═══ Extracted records

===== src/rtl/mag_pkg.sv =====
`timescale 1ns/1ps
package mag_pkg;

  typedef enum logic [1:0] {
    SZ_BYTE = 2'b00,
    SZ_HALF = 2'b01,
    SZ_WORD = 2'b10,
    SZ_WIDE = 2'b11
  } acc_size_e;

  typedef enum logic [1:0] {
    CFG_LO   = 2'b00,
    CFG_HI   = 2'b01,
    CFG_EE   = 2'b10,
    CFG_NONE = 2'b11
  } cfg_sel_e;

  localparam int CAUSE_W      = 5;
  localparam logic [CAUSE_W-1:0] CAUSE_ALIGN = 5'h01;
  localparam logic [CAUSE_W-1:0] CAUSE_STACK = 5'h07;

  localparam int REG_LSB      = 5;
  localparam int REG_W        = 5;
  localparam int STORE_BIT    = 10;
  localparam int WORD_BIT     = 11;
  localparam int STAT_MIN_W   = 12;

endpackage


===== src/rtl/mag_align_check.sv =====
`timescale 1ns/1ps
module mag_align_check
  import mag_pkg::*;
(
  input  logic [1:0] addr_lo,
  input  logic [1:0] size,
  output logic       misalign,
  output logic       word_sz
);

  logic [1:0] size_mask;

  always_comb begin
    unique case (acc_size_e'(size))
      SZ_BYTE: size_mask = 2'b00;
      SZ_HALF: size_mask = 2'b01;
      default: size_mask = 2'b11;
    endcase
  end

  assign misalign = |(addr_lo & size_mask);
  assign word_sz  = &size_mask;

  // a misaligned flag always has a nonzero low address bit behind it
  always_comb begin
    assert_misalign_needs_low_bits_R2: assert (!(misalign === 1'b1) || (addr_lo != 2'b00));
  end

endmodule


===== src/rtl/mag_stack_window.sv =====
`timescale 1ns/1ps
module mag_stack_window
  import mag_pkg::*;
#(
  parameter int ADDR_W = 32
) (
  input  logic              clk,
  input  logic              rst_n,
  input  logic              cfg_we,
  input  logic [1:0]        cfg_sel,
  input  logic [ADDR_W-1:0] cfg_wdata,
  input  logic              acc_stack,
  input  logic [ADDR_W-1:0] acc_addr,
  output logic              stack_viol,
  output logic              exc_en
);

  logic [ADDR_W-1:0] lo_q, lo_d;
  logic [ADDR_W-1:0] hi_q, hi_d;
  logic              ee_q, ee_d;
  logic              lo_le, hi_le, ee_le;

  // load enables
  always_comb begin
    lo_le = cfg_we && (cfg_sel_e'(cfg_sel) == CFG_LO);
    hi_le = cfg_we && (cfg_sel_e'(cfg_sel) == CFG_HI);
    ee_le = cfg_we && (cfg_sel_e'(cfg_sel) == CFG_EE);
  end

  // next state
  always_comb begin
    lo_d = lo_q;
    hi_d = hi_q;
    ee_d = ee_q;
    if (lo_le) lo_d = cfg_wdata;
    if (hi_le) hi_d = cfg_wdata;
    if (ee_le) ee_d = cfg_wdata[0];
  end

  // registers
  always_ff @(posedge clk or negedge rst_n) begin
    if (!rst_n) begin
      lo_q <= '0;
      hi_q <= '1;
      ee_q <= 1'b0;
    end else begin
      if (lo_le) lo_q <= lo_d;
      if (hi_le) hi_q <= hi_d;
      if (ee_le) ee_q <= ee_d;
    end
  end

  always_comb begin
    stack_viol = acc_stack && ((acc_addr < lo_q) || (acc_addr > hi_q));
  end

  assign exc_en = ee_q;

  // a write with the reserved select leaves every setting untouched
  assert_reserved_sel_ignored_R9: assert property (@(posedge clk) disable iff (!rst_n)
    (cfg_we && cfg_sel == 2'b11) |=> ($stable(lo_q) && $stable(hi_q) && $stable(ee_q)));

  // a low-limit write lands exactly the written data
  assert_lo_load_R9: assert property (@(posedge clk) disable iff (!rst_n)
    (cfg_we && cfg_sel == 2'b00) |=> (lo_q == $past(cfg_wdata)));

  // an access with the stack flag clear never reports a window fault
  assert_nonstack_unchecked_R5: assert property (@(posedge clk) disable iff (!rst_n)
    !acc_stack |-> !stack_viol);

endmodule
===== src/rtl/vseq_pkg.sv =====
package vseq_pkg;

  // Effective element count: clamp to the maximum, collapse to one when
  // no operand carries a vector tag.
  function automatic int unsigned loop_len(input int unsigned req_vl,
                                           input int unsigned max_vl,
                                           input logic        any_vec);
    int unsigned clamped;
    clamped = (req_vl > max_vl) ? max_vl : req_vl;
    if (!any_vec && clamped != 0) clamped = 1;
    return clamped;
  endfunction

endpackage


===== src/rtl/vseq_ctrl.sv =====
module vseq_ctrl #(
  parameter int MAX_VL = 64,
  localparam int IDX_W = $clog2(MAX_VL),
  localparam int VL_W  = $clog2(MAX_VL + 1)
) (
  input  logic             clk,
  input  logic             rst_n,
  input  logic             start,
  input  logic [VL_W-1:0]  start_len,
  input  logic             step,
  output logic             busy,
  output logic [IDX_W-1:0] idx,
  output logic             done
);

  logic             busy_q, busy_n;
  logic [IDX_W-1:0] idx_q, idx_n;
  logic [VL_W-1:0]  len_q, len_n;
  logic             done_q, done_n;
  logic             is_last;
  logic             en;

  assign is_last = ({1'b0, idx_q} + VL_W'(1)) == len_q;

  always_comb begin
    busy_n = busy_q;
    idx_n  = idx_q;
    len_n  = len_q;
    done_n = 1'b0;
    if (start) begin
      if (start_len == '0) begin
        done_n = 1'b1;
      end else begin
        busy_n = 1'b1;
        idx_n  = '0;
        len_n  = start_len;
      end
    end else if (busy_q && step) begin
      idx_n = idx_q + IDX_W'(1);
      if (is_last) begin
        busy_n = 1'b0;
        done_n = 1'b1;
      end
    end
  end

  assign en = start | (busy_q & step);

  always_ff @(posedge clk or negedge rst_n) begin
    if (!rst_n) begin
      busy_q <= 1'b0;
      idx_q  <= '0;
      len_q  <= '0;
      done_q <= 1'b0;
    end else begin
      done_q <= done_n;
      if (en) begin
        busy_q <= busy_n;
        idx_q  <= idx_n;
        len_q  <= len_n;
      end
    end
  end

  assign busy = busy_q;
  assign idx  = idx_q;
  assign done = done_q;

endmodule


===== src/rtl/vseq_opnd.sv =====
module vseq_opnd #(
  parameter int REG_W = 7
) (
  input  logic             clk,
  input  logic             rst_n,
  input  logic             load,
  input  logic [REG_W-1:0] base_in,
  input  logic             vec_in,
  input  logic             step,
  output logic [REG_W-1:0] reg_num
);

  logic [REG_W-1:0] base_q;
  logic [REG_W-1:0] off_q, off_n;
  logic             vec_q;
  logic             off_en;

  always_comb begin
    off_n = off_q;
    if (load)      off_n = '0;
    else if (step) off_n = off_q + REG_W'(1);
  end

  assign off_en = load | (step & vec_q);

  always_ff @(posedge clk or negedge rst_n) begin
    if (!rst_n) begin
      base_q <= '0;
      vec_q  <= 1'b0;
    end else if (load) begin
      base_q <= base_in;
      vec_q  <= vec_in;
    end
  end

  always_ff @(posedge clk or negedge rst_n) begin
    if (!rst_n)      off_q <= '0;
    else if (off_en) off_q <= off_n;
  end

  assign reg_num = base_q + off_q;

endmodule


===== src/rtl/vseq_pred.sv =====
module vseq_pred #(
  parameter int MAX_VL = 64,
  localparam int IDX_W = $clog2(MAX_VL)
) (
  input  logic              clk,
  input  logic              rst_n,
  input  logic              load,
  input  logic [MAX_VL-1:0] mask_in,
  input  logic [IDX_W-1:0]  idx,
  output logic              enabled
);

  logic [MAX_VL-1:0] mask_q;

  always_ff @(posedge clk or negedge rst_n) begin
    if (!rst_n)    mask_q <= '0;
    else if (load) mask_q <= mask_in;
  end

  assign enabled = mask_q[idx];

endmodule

══════

Try it >> Only a number is expected here: the tally of lines above that contain "unsigned". Please write nothing more.

Solution to the problem >> 3